__Exercise prompt__.
A verbatim reproduction of the lines below, from the line containing "export DESIGN_NICKNAME = symhash" through the line containing "Stock flow here: none", both ends included, is the whole required output.

---- Dataset

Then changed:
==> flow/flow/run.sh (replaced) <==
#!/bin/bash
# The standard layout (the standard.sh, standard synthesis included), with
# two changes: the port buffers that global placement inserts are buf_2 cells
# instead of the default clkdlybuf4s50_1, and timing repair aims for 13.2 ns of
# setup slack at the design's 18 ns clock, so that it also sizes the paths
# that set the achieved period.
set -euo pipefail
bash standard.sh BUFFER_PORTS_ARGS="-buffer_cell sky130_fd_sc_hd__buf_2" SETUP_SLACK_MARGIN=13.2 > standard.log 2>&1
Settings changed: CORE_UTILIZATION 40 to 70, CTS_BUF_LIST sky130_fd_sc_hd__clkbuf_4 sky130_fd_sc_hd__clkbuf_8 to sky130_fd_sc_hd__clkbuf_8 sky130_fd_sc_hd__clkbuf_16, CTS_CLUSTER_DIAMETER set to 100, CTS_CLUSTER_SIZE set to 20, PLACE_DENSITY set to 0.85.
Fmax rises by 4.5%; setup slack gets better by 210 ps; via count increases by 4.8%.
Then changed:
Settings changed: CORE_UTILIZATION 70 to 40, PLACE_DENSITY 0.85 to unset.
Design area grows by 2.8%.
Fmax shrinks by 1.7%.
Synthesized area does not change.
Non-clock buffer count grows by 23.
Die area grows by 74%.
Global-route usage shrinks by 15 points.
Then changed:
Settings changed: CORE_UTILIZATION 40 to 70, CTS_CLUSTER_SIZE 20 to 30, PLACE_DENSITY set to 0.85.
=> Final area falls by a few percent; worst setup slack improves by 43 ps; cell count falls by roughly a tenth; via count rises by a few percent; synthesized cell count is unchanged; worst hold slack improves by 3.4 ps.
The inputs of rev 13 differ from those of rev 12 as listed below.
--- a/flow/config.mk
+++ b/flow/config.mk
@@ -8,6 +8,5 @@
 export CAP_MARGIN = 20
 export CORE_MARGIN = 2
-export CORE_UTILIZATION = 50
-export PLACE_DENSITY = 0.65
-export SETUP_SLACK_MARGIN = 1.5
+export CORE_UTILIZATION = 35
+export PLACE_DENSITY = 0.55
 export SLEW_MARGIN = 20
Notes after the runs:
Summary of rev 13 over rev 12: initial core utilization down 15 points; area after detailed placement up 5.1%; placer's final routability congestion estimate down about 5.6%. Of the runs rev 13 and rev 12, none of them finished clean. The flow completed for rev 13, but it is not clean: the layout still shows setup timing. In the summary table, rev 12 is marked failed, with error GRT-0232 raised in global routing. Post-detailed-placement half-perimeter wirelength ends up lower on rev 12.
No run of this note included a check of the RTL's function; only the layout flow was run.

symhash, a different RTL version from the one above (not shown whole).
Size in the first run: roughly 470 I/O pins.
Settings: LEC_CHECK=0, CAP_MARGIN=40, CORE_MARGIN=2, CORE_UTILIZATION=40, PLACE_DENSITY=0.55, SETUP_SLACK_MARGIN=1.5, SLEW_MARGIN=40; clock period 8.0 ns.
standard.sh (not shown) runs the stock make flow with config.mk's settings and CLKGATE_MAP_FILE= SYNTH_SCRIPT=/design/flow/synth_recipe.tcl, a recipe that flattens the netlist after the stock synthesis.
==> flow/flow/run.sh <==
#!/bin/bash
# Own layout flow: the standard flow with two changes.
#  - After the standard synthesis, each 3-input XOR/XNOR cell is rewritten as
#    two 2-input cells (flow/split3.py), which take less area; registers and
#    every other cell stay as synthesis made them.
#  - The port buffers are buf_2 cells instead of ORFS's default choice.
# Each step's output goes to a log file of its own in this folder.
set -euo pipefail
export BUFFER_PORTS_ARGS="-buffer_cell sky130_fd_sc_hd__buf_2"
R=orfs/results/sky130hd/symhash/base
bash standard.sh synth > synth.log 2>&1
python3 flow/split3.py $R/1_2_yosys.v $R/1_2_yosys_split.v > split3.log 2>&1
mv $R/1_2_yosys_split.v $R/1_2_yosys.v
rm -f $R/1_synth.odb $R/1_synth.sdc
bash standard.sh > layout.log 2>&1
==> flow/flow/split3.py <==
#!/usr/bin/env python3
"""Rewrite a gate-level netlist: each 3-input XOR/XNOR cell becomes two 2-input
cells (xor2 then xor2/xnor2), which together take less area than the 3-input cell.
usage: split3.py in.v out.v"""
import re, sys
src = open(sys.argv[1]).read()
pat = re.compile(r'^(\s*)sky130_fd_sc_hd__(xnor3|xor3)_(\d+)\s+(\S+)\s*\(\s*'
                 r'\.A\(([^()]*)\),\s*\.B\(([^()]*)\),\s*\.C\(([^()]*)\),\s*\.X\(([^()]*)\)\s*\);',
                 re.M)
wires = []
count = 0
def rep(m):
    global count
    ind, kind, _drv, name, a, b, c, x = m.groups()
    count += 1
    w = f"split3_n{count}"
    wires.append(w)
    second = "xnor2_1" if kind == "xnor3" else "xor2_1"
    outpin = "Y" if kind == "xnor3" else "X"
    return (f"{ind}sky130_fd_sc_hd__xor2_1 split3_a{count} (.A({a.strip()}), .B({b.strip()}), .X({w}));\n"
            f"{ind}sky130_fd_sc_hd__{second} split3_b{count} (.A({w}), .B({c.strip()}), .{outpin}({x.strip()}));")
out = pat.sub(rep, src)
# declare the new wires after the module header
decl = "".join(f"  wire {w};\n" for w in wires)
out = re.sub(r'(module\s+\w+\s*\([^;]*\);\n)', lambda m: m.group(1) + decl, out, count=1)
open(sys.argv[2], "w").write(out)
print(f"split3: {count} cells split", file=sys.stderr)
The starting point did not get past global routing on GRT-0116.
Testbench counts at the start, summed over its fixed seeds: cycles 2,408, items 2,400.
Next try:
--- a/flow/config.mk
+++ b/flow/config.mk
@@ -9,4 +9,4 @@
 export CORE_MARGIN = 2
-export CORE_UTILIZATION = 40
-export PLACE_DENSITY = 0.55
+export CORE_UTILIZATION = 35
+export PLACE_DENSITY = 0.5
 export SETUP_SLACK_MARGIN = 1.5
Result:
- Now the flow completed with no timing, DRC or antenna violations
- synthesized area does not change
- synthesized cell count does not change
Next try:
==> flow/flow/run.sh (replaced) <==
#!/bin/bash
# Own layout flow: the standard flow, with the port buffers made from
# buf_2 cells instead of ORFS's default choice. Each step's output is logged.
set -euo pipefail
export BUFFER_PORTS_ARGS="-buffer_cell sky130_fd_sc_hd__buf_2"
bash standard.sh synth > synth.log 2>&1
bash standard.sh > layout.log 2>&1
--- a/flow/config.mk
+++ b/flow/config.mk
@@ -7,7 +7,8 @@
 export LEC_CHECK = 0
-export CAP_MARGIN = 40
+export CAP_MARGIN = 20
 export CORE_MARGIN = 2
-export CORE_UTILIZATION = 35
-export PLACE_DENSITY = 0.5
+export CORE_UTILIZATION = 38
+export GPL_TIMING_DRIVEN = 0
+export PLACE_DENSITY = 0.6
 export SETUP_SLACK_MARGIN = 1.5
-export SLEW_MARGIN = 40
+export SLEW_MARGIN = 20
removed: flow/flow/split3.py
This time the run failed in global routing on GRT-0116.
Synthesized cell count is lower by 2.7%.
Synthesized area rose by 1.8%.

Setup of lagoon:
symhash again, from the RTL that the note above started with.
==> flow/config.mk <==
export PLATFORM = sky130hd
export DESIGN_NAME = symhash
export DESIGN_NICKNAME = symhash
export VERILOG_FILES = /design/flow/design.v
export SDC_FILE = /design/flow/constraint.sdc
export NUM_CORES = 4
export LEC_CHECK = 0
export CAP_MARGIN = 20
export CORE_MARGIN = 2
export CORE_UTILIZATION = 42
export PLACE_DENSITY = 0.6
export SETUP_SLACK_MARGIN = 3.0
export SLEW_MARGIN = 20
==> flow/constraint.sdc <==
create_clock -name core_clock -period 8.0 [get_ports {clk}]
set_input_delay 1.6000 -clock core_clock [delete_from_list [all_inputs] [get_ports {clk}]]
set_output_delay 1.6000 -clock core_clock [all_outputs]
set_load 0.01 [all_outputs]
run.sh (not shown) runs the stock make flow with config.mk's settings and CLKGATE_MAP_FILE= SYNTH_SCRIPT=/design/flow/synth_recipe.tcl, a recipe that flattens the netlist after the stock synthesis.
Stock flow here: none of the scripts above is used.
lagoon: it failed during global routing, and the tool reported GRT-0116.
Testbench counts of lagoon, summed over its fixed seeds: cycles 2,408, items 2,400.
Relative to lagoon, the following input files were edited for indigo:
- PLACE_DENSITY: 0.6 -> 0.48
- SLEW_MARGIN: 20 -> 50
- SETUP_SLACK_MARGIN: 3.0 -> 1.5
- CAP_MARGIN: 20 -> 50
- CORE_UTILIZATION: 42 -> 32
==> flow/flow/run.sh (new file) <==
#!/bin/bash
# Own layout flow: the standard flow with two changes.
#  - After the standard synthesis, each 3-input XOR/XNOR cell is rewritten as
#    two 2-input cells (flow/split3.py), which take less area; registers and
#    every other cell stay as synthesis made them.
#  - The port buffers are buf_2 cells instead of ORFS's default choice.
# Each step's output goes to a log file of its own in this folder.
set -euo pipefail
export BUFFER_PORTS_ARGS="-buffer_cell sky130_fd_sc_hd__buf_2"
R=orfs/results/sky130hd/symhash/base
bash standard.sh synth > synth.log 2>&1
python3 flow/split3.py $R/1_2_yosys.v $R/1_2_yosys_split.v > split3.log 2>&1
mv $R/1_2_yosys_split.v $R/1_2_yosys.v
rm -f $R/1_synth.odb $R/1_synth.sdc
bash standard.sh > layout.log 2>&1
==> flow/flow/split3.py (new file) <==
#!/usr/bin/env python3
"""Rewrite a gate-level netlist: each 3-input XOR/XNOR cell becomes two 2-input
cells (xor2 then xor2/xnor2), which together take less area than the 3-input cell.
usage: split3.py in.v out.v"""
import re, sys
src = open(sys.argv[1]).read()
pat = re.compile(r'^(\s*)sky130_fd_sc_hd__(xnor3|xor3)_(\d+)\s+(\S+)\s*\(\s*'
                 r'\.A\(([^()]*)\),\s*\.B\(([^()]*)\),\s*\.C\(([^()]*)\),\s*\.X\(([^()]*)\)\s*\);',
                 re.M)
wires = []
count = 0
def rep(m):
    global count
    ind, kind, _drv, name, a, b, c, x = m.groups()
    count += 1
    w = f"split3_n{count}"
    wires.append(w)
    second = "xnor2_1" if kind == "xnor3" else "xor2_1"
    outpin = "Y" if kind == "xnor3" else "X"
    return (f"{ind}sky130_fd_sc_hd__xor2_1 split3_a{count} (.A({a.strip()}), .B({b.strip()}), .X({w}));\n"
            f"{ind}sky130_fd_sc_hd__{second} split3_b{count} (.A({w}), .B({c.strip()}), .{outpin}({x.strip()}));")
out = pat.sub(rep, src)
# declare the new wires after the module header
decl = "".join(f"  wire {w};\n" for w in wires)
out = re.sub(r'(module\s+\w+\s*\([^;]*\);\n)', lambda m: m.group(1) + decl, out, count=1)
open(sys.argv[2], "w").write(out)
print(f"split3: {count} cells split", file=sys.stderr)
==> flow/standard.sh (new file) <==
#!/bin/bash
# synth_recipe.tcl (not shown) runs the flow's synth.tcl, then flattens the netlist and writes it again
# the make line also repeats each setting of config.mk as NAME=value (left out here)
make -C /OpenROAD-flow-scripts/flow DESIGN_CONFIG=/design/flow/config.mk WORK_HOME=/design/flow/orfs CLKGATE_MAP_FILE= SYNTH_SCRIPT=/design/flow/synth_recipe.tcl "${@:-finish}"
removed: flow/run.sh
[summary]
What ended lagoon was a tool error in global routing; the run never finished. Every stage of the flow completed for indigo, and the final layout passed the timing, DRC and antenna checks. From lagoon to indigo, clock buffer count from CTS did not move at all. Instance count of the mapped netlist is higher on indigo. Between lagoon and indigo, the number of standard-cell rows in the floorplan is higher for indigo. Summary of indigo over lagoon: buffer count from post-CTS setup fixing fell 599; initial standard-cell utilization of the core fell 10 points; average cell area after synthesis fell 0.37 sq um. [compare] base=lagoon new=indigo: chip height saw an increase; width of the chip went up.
This design comes from an exercise in tuning for small area on the open sky130 flow, not from production work. Only simulation tests tie the RTL to the original design; equivalence was not proved.

==> inputs of branch maple <==
## row_pwm
module row_pwm (
    input  wire        clk,
    input  wire        rst,
    input  wire        tick,         
    input  wire        row_a,        
    input  wire [16:0] cfg_period,   
    input  wire        gstart,       
    input  wire        wr_duty,
    input  wire        wr_phase,
    input  wire [2:0]  wr_ch,
    input  wire [16:0] wr_data,      
    output reg  [7:0]  out,
    output reg  [16:0] cnt,
    output reg         wrap
);
    function [17:0] add17;           
        input [16:0] a, b;
        input        ci;
        integer k;
        reg c;
        begin
            c = ci;
            for (k = 0; k < 17; k = k + 1) begin
                add17[k] = a[k] ^ b[k] ^ c;
                c = (a[k] & b[k]) | (a[k] & c) | (b[k] & c);
            end
            add17[17] = c;
        end
    endfunction
    function [16:0] inc17;           
        input [16:0] a;
        integer k;
        reg c;
        begin
            c = 1'b1;
            for (k = 0; k < 17; k = k + 1) begin
                inc17[k] = a[k] ^ c;
                c = a[k] & c;
            end
        end
    endfunction
    function [16:0] dec17;           
        input [16:0] a;
        integer k;
        reg b;
        begin
            b = 1'b1;
            for (k = 0; k < 17; k = k + 1) begin
                dec17[k] = a[k] ^ b;
                b = ~a[k] & b;
            end
        end
    endfunction
    function lt17;                   
        input [16:0] a, b;
        integer k;
        reg c;
        begin
            c = 1'b0;
            for (k = 0; k < 17; k = k + 1)
                c = (~a[k] & b[k]) | (~(a[k] ^ b[k]) & c);
            lt17 = c;
        end
    endfunction
    reg  [16:0] per;
    wire [16:0] pmin    = row_a ? 17'd2500 : 17'd500;
    wire [16:0] cfg_cl  = lt17(cfg_period, pmin) ? pmin :
                          lt17(17'd100000, cfg_period) ? 17'd100000 : cfg_period;
    wire [16:0] cnt_inc = inc17(cnt);
    wire        at_end  = (cnt_inc == per);
    wire        do_wrap = gstart || (tick && at_end);
    wire [16:0] per_nx  = do_wrap ? cfg_cl : per;
    reg  [8:0]  gap;
    reg  [7:0]  frac;
    reg  [7:0]  m;
    wire        gap1    = (gap == 9'd1);
    wire        hit     = tick && !do_wrap && gap1;
    wire [17:0] fsum    = add17({9'd0, frac}, {9'd0, per[7:0]}, 1'b0);
  ...
==> module row_pwm, before the edit <==
module row_pwm (
    input  wire        clk,
    input  wire        rst,
    input  wire        tick,         
    input  wire        row_a,        
    input  wire [16:0] cfg_period,   
    input  wire        gstart,       
    input  wire        wr_duty,
    input  wire        wr_phase,
    input  wire [2:0]  wr_ch,
    input  wire [16:0] wr_data,      
    output reg  [7:0]  out,
    output reg  [16:0] cnt,
    output reg         wrap
);
    function [17:0] add17;           
        input [16:0] a, b;
        input        ci;
        integer k;
        reg c;
        begin
            c = ci;
            for (k = 0; k < 17; k = k + 1) begin
                add17[k] = a[k] ^ b[k] ^ c;
                c = (a[k] & b[k]) | (a[k] & c) | (b[k] & c);
            end
            add17[17] = c;
        end
    endfunction
    function [16:0] inc17;           
        input [16:0] a;
        integer k;
        reg c;
        begin
            c = 1'b1;
            for (k = 0; k < 17; k = k + 1) begin
                inc17[k] = a[k] ^ c;
                c = a[k] & c;
            end
        end
    endfunction
    function [16:0] dec17;           
        input [16:0] a;
        integer k;
        reg b;
        begin
            b = 1'b1;
            for (k = 0; k < 17; k = k + 1) begin
                dec17[k] = a[k] ^ b;
                b = ~a[k] & b;
            end
        end
    endfunction
    function lt17;                   
        input [16:0] a, b;
        integer k;
        reg c;
        begin
            c = 1'b0;
            for (k = 0; k < 17; k = k + 1)
                c = (~a[k] & b[k]) | (~(a[k] ^ b[k]) & c);
            lt17 = c;
        end
    endfunction
    reg  [16:0] per;
    wire [16:0] pmin    = row_a ? 17'd2500 : 17'd500;
    wire [16:0] cfg_cl  = lt17(cfg_period, pmin) ? pmin :
                          lt17(17'd100000, cfg_period) ? 17'd100000 : cfg_period;
    wire [16:0] cnt_inc = inc17(cnt);
    wire        at_end  = (cnt_inc == per);
    wire        do_wrap = gstart || (tick && at_end);
    wire [16:0] per_nx  = do_wrap ? cfg_cl : per;
    reg  [8:0]  gap;
    reg  [7:0]  frac;
    reg  [7:0]  m;
    wire        gap1    = (gap == 9'd1);
    wire        hit     = tick && !do_wrap && gap1;
    wire [17:0] fsum    = add17({9'd0, frac}, {9'd0, per[7:0]}, 1'b0);
    wire [17:0] gnext   = add17({8'd0, per[16:8]}, 17'd0, fsum[8]);
    wire [16:0] gdec    = dec17({8'd0, gap});
    wire [16:0] minc    = inc17({9'd0, m});
    always @(posedge clk) begin
        if (rst) begin
            m    <= 8'd1;
            gap  <= 9'd19;           
            frac <= 8'd136;          
        end else if (do_wrap) begin
            m    <= 8'd1;
            gap  <= per_nx[16:8];
            frac <= per_nx[7:0];
        end else if (tick) begin
            if (gap1) begin
                m    <= minc[7:0];
                gap  <= gnext[8:0];
                frac <= fsum[7:0];
            end else begin
                gap  <= gdec[8:0];
            end
        end
    end
    always @(posedge clk) begin
        if (rst) begin
            cnt  <= 17'd0;
            per  <= 17'd5000;
            wrap <= 1'b0;
        end else begin
            cnt  <= do_wrap ? 17'd0 : (tick ? cnt_inc : cnt);
            per  <= per_nx;
            wrap <= do_wrap;
        end
    end
    reg  [16:0] duty_w  [0:7];
    reg  [7:0]  phase_w [0:7];
    reg  [16:0] duty_a  [0:7];
    reg  [7:0]  phase_a [0:7];
    reg  [16:0] rem     [0:7];   
    reg  [16:0] mq      [0:7];   
    reg  [16:0] mp      [0:7];   
    reg         ra      [0:7];   
    reg         hc      [0:7];   
    integer i;
    reg  [16:0] dn, tminv, kend;
    reg         st, q, step, fin, lo, hi;
    reg  [17:0] sum;
    reg  [16:0] rdec;
    always @(posedge clk) begin
        if (rst) begin
            out <= 8'd0;
            for (i = 0; i < 8; i = i + 1) begin
                duty_w[i]  <= 17'd0;
                duty_a[i]  <= 17'd0;
                phase_w[i] <= 8'd32 * i[7:0];
                phase_a[i] <= 8'd32 * i[7:0];
                rem[i]     <= 17'd18;
                mq[i]      <= 17'd0;
                hc[i]      <= 1'b0;
            end
        end else begin
            for (i = 0; i < 8; i = i + 1) begin
                if (do_wrap) begin
                    duty_a[i]  <= duty_w[i];
                    phase_a[i] <= phase_w[i];
                end
                dn    = do_wrap ? duty_w[i] : duty_a[i];
                st    = do_wrap ? (phase_w[i] == 8'd0) : (hit && phase_a[i] == m);
                q     = mq[i][0];
                step  = (mq[i][16:1] != 16'd0);
                fin   = (mq[i] == 17'd1);
                sum   = add17(rem[i], q ? mp[i] : 17'd0, 1'b0);
                tminv = ra[i] ? 17'd100 : 17'd20;
                lo    = (rem[i][16:7] == 10'd0) && (rem[i][6:0] < tminv[6:0]);
                hi    = lt17(mp[i], add17(rem[i], tminv, 1'b0));
                kend  = hc[i] ? (ra[i] ? 17'd118 : 17'd38) : 17'd18;
                rdec  = dec17(rem[i]);
                if (dn == 17'd0) begin
                    rem[i] <= 17'd18;
                    hc[i]  <= 1'b0;
                    mq[i]  <= 17'd0;
                    out[i] <= 1'b0;
                end else if (dn[16]) begin
                    rem[i] <= 17'd18;
                    hc[i]  <= 1'b0;
                    mq[i]  <= 17'd0;
                    out[i] <= 1'b1;
                end else if (st) begin
                    rem[i] <= 17'd0;
                    hc[i]  <= 1'b0;
                    mq[i]  <= {1'b1, dn[15:0]};
                    mp[i]  <= per_nx;
                    ra[i]  <= row_a;
                    out[i] <= 1'b1;
                end else if (tick) begin
                    if (step) begin
                        rem[i] <= sum[17:1];
                        mq[i]  <= mq[i] >> 1;
                    end else if (fin) begin
                        if (lo)
                            rem[i] <= tminv;
                        else if (hi) begin
                            rem[i] <= mp[i];
                            hc[i]  <= 1'b1;
                        end
                        mq[i] <= 17'd0;
                    end else if (rem[i] != kend) begin
                        rem[i] <= rdec;
                    end else begin
                        out[i] <= 1'b0;
                    end
                end
            end
            if (wr_duty)
                duty_w[wr_ch] <= wr_data;
            if (wr_phase)
                phase_w[wr_ch] <= wr_data[7:0];
        end
    end
endmodule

--------

__Answer section__.
export DESIGN_NICKNAME = symhash
export VERILOG_FILES = /design/flow/design.v
export SDC_FILE = /design/flow/constraint.sdc
export NUM_CORES = 4
export LEC_CHECK = 0
export CAP_MARGIN = 20
export CORE_MARGIN = 2
export CORE_UTILIZATION = 42
export PLACE_DENSITY = 0.6
export SETUP_SLACK_MARGIN = 3.0
export SLEW_MARGIN = 20
==> flow/constraint.sdc <==
create_clock -name core_clock -period 8.0 [get_ports {clk}]
set_input_delay 1.6000 -clock core_clock [delete_from_list [all_inputs] [get_ports {clk}]]
set_output_delay 1.6000 -clock core_clock [all_outputs]
set_load 0.01 [all_outputs]
run.sh (not shown) runs the stock make flow with config.mk's settings and CLKGATE_MAP_FILE= SYNTH_SCRIPT=/design/flow/synth_recipe.tcl, a recipe that flattens the netlist after the stock synthesis.
Stock flow here: none of the scripts above is used.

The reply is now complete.